▶ Work instruction
Examine the data line by line and report how many lines include the word "sticky", with no additional output.
:: The input ::
From an optimization exercise on the open Yosys and OpenROAD flow, aimed at small area, a short achievable clock period and few clock cycles per item; shortcuts taken in it are not production practice. No functional check of the RTL was part of this run.

**design.v**
```verilog
module fp64_round #(
    parameter W = 106
) (
    input  wire               sign,
    input  wire [W-1:0]       m,
    input  wire signed [15:0] e,
    output wire [63:0]        y
);
    reg [7:0] lz;
    integer i;
    always @* begin
        lz = W[7:0];
        for (i = 0; i < W; i = i + 1)
            if (m[i])
                lz = W - 1 - i;
    end
    wire [W-1:0] mn = m << lz;
    wire signed [15:0] be = e + (W - 1) + 1023 - $signed({8'd0, lz});
    wire        sub = (be < 16'sd1);
    wire [15:0] rsh_raw = 16'd1 - be;
    wire [7:0]  rsh = !sub ? 8'd0 : (rsh_raw > W) ? W[7:0] : rsh_raw[7:0];
    wire [2*W-1:0] ext  = {mn, {W{1'b0}}} >> rsh;
    wire [W-1:0]   mn2  = ext[2*W-1:W];
    wire           lost = |ext[W-1:0];
    wire [52:0] kept   = mn2[W-1 -: 53];
    wire        rbit   = mn2[W-54];
    wire        sticky = (|mn2[W-55:0]) | lost;
    wire        inc    = rbit & (sticky | kept[0]);
    wire [10:0] ef     = sub ? 11'd0 : be[10:0];
    wire [62:0] pk = {ef, kept[51:0]} + {62'd0, inc};
    wire ovf = (be >= 16'sd2047);
    assign y = (m == {W{1'b0}}) ? {sign, 63'd0} :
               ovf              ? {sign, 11'h7FF, 52'd0} :
                                  {sign, pk};
endmodule
module fp64_mul (
    input  wire [63:0] a,
    input  wire [63:0] b,
    output wire [63:0] y
);
    wire        sa = a[63];
    wire        sb = b[63];
    wire [10:0] ea = a[62:52];
    wire [10:0] eb = b[62:52];
    wire [51:0] fa = a[51:0];
    wire [51:0] fb = b[51:0];
    wire a_nan  = (ea == 11'h7FF) && (fa != 52'd0);
    wire b_nan  = (eb == 11'h7FF) && (fb != 52'd0);
    wire a_inf  = (ea == 11'h7FF) && (fa == 52'd0);
    wire b_inf  = (eb == 11'h7FF) && (fb == 52'd0);
    wire a_zero = (ea == 11'd0) && (fa == 52'd0);
    wire b_zero = (eb == 11'd0) && (fb == 52'd0);
    wire [52:0] ma  = {ea != 11'd0, fa};
    wire [52:0] mb  = {eb != 11'd0, fb};
    wire [10:0] eea = (ea == 11'd0) ? 11'd1 : ea;
    wire [10:0] eeb = (eb == 11'd0) ? 11'd1 : eb;
    wire         s = sa ^ sb;
    wire [105:0] p = ma * mb;
    wire signed [15:0] e = $signed({5'd0, eea}) + $signed({5'd0, eeb}) - 16'sd2150;
    wire [63:0] r;
    fp64_round #(.W(106)) u_round (.sign(s), .m(p), .e(e), .y(r));
    wire is_nan = a_nan | b_nan | (a_inf & b_zero) | (b_inf & a_zero);
    wire is_inf = a_inf | b_inf;
    assign y = is_nan ? 64'h7FF8000000000000 :
               is_inf ? {s, 11'h7FF, 52'd0} :
                        r;
endmodule
module fp64_add (
    input  wire [63:0] a,
    input  wire [63:0] b,
    output wire [63:0] y
);
    wire        sa = a[63];
    wire        sb = b[63];
    wire [10:0] ea = a[62:52];
    wire [10:0] eb = b[62:52];
    wire [51:0] fa = a[51:0];
    wire [51:0] fb = b[51:0];
    wire a_nan = (ea == 11'h7FF) && (fa != 52'd0);
    wire b_nan = (eb == 11'h7FF) && (fb != 52'd0);
    wire a_inf = (ea == 11'h7FF) && (fa == 52'd0);
    wire b_inf = (eb == 11'h7FF) && (fb == 52'd0);
    wire        swap = (b[62:0] > a[62:0]);
    wire        sg   = swap ? sb : sa;
    wire [10:0] eg   = swap ? eb : ea;
    wire [51:0] fg   = swap ? fb : fa;
    wire [10:0] es   = swap ? ea : eb;
    wire [51:0] fs   = swap ? fa : fb;
    wire [52:0] mg  = {eg != 11'd0, fg};
    wire [52:0] ms  = {es != 11'd0, fs};
    wire [10:0] eeg = (eg == 11'd0) ? 11'd1 : eg;
    wire [10:0] ees = (es == 11'd0) ? 11'd1 : es;
    wire        sub = sa ^ sb;
    wire [10:0] d  = eeg - ees;
    wire [5:0]  dc = (d > 11'd63) ? 6'd63 : d[5:0];
    wire [55:0]  big = {mg, 3'b000};
    wire [118:0] ext = {ms, 3'b000, 63'd0} >> dc;
    wire [55:0]  sml = ext[118:63] | {55'd0, |ext[62:0]};
    wire [56:0] s = sub ? ({1'b0, big} - {1'b0, sml})
                        : ({1'b0, big} + {1'b0, sml});
    wire signed [15:0] e = $signed({5'd0, eeg}) - 16'sd1078;
    wire [63:0] r;
    fp64_round #(.W(57)) u_round (.sign(sg), .m(s), .e(e), .y(r));
    wire is_nan = a_nan | b_nan | (a_inf & b_inf & sub);
    assign y = is_nan                ? 64'h7FF8000000000000 :
               a_inf                 ? a :
               b_inf                 ? b :
               (s == 57'd0)          ? {sa & sb, 63'd0} :
                                       r;
endmodule
module iq_mac64 (
    input  wire        clk,
    input  wire        rst,
    input  wire        in_valid,
    output wire        in_ready,
    input  wire [63:0] in_acc,
    input  wire [63:0] in_x,
    input  wire [63:0] in_h,
    output reg         out_valid,
    input  wire        out_ready,
    output reg  [63:0] out_res
);
    wire [63:0] prod;
    wire [63:0] sum;
    fp64_mul u_mul (.a(in_x),   .b(in_h), .y(prod));
    fp64_add u_add (.a(in_acc), .b(prod), .y(sum));
    assign in_ready = !out_valid || out_ready;
    always @(posedge clk) begin
        if (rst) begin
            out_valid <= 1'b0;
            out_res   <= 64'd0;
        end else if (in_ready) begin
            out_valid <= in_valid;
            if (in_valid)
                out_res <= sum;
        end
    end
endmodule
```
**run.sh**
```bash
#!/bin/bash
# synth_recipe.tcl (not shown) runs the flow's synth.tcl, then flattens the netlist and writes it again
# the make line also repeats each setting of config.mk as NAME=value (left out here)
make -C /OpenROAD-flow-scripts/flow DESIGN_CONFIG=/design/flow/config.mk WORK_HOME=/design/flow/orfs CLKGATE_MAP_FILE= SYNTH_SCRIPT=/design/flow/synth_recipe.tcl finish
```
**config.mk**
```make
export PLATFORM = sky130hd
export DESIGN_NAME = iq_mac64
export DESIGN_NICKNAME = iq_mac64
export VERILOG_FILES = /design/flow/design.v
export SDC_FILE = /design/flow/constraint.sdc
export NUM_CORES = 8
export LEC_CHECK = 0
export CAP_MARGIN = 40
export CORE_MARGIN = 2
export CORE_UTILIZATION = 40
export PLACE_DENSITY = 0.45
export SLEW_MARGIN = 20
```
**constraint.sdc**
```tcl
create_clock -name core_clock -period 65.0 [get_ports {clk}]
set_input_delay 13.0000 -clock core_clock [delete_from_list [all_inputs] [get_ports {clk}]]
set_output_delay 13.0000 -clock core_clock [all_outputs]
set_load 0.01 [all_outputs]
```
==> flow_summary.json <==
{
  "insertion_delay_ns": 0.36,
  "ys_ff_latch": 65,
  "via_count": 171477,
  "final_max_slew_viol_count": 0,
  "nNetsFinal": 23841,
  "holdWs_ns": 0.446,
  "wire_per_inst_um": 35.3,
  "cp.arrival_ns": 62.28,
  "post-route-period-util_pct": 95.5,
  "track_usage_pct": 43.6,
  "cap_violations": 0,
  "syn2layout_area_growth_pct": 6.75,
  "worst_slack_ns": 2.93,
  "placed_area_um2": 169000,
  "post-route-min-period_ns": 62.07,
  "final_common_cell": "fa_1",
  "die_h_um": 635,
  "fmax_ghz": 0.0161,
  "postRouteAntennaNets": 0,
  "ys_warn_count": 3,
  "grt_start_max_net_pins": 113,
  "worst_pin_slew_ns": 1.20,
  "wl_um": 904000,
  "synthesis.area_um2": 159000,
  "fillers": 41406,
  "drive_gt1_share_pct": 8.11,
  "fp-row-count": 231,
  "num_io_pins": 262,
  "hold_viol": 0,
  "path_clk_slew_ns": 0.06,
  "ys_async_sr_fraction_pct": 0,
  "avgSynthCellArea_um2": 7.72,
  "path_common_cell": "a21oi_1",
  "grt_pass1_wl_um": 1280000,
  "synth_edf_count": 0,
  "crit_fanout": 47,
  "postCtsResizedCells": 0,
  "cts_made_buffers": 9,
  "cts_hold_buf": 0,
  "cts_htree_levels": 3,
  "cts_setup_buffers": 0,
  "fin_setup_tns_ns": 0,
  "outcome": "no timing/DRC/antenna violations",
  "start_util_pct": 40.2,
  "dr.first_iter.drc_count": 23296,
  "gp_congestion": 1.11,
  "grt_pass1_vias": 167685,
  "crit_required_ns": 65.21,
  "place_ws_ns": 4.19,
  "rsz0062_at_grt": "false",
  "synth_nets": 24144,
  "antenna_found_initial": 66,
  "start_kind": "primary input",
  "yosysSeqAreaShare_pct": 0.817,
  "cts.sinks": 65,
  "cts_tree": "done",
  "viasPerCell": 6.69,
  "grt_overflow": 0,
  "finalSetupViolations": 0,
  "drc": 0,
  "design.core.area_um2": 396000,
  "end_kind": "register",
  "path_class": "primary input to register",
  "netlist_instances": 20634,
  "slew_headroom_pct": 20.2,
  "crit_path_top_delay_cell": "a222oi_1",
  "final_cell_mix": "fa_1 (2606), inv_1 (2572), and2_1 (2260), nand2_1 (1916), nor2_1 (1115)",
  "port_buffers": 261,
  "firstDrtPassIters": 10,
  "hold_class": "register to register",
  "die_w_um": 635,
  "synth_cell_types": 149,
  "slowest_delay_ns": 0.73,
  "skew_ns": 0.00546,
  "die_area_um2": 403000,
  "ys.flop_type": "dfxtp_1",
  "post-dp-hpwl_um": 716000,
  "cts_root_buffer": "clkbuf_16",
  "final_area_um2": 170000,
  "clk_path_buf_depth": 2
}
cells in the mapped netlist (all sizes together), types with 159 or more instances:
| cell | instances | area share, % |
|---|---|---|
| mux2i | 160 | 1.0 |
| inv | 2585 | 6.1 |
| o22ai | 164 | 0.65 |
| fa | 2607 | 33 |
| a21o | 192 | 0.90 |
| o221ai | 159 | 0.90 |
| nand3 | 574 | 1.8 |
| buf | 377 | 1.3 |
| nor3 | 496 | 1.6 |
| xnor2 | 194 | 1.1 |
| nor2 | 1153 | 2.7 |
| nor4 | 229 | 1.0 |
| o211ai | 282 | 1.3 |
| nand2 | 1936 | 4.6 |
| a31oi | 190 | 0.76 |
| nand4 | 265 | 1.0 |
| a211oi | 319 | 1.6 |
| a21oi | 913 | 2.9 |
| ha | 707 | 5.6 |
| clkbuf | 1145 | 2.7 |
| and2 | 2279 | 8.9 |
| o21ai | 862 | 2.7 |
metal layers:
metal  vias to the layer above  global-route usage (%)  routed length [um]
met3                      2736                    12.4              103000
li1                      70321                       -                   -
met4                        10                    24.1               62800
met1                     86852                    58.1              364000
met2                     11558                    63.2              373000
met5                         -                   0.260                 181
flip-flops by register name, summed over array words and instances (netlist names):
signal,flops
out_valid,1
out_res,64
critical path, delay by kind of cell:
family	cells	cell delay [ns]
compound gates	83	19.93
xor+xnor	6	1.37
fa+ha+maj	20	8.06
buf+inv	15	3.31
mux	2	0.44
simple gates	53	15.91
final cells by class:
cell class                 instances  area [um^2]  share of cell area [%]
tap                             5242         6560                    3.86
multi-input combinational      16459       143000                    83.8
clock buffer                      10          239                   0.140
sequential                        65         1300                   0.765
clock inverter                     6         90.1                  0.0530
antenna                           45          113                  0.0662
inverter                        2588         9720                    5.72
timing repair buffer            1208         9460                    5.56
per-stage QoR:
| stage | utilization [%] | std cells |
|---|---|---|
| final | 42.9 | 25623 |
| after global routing | 42.9 | 25580 |
| after CTS | 42.7 | 25509 |
| after detailed placement | 42.6 | 25493 |
| after global placement | 42.3 | 25305 |
| after floorplan | - | 20634 |
kinds of logic after synthesis:
kind of cell             count (synthesis)  synth area share [%]
AO/OA/AOI/OAI                         4959                  22.4
buffers and inverters                 4110                  10.1
AND/OR/NAND/NOR                       7646                  25.0
multiplexers                           244                  1.75
XOR/XNOR                               296                  1.63
adder cells (fa/ha/maj)               3314                  38.3
flip-flops                              65                 0.817
final timing paths:
kind	end	depth (start not counted)	slack, ns	start
worst max-delay path	out_res[0]$_SDFFE_PP0P_	179	2.93	in_h[58]
worst min-delay path	out_res[18]$_SDFFE_PP0P_	2	0.45	out_res[18]$_SDFFE_PP0P_
worst min register to register	out_res[18]$_SDFFE_PP0P_	2	0.45	out_res[18]$_SDFFE_PP0P_
worst max register to register	out_res[31]$_SDFFE_PP0P_	9	61.90	out_valid$_SDFFE_PP0N_

-- static timing again, ports no longer ideal --
Ports are ideal in the flow. The routed layout listed here was re-timed in OpenROAD. Step 1: set_driving_cell puts a clkbuf_16 on clk and a buf_2 on each other input, an assumption about the parent block. Step 2 moves the port delays by t, midway between the first and last clock arrival at a register: inputs arrive t later, outputs are due t later. That takes back most of the time a late clock gives input paths. Three values: ideal, step 1, step 2; two values: the first two.
t (ns): 0.400
setup WS [ns]: 2.935 / 2.960 / 2.560
hold slack, ns: 0.446 / 0.446 / 0.446
worst register clock-pin slew, ns: 0.06 / 0.06
cell pins on the clock port's net: 1
After both steps this run still meets setup and hold. The setup slack of this run moves by +0.025 ns with the drivers and by -0.375 ns with both steps.
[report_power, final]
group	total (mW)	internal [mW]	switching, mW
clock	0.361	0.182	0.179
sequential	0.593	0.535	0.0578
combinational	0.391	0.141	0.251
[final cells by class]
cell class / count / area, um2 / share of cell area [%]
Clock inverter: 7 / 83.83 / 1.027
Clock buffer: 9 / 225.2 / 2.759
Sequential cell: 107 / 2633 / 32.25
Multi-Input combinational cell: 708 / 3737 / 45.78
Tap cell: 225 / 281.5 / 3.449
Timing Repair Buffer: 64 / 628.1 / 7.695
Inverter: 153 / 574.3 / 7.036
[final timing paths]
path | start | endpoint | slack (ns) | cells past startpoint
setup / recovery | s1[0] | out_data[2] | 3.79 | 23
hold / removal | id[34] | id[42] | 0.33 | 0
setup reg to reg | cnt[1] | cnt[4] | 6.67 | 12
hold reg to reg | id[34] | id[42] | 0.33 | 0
:::
▶ Task solution
2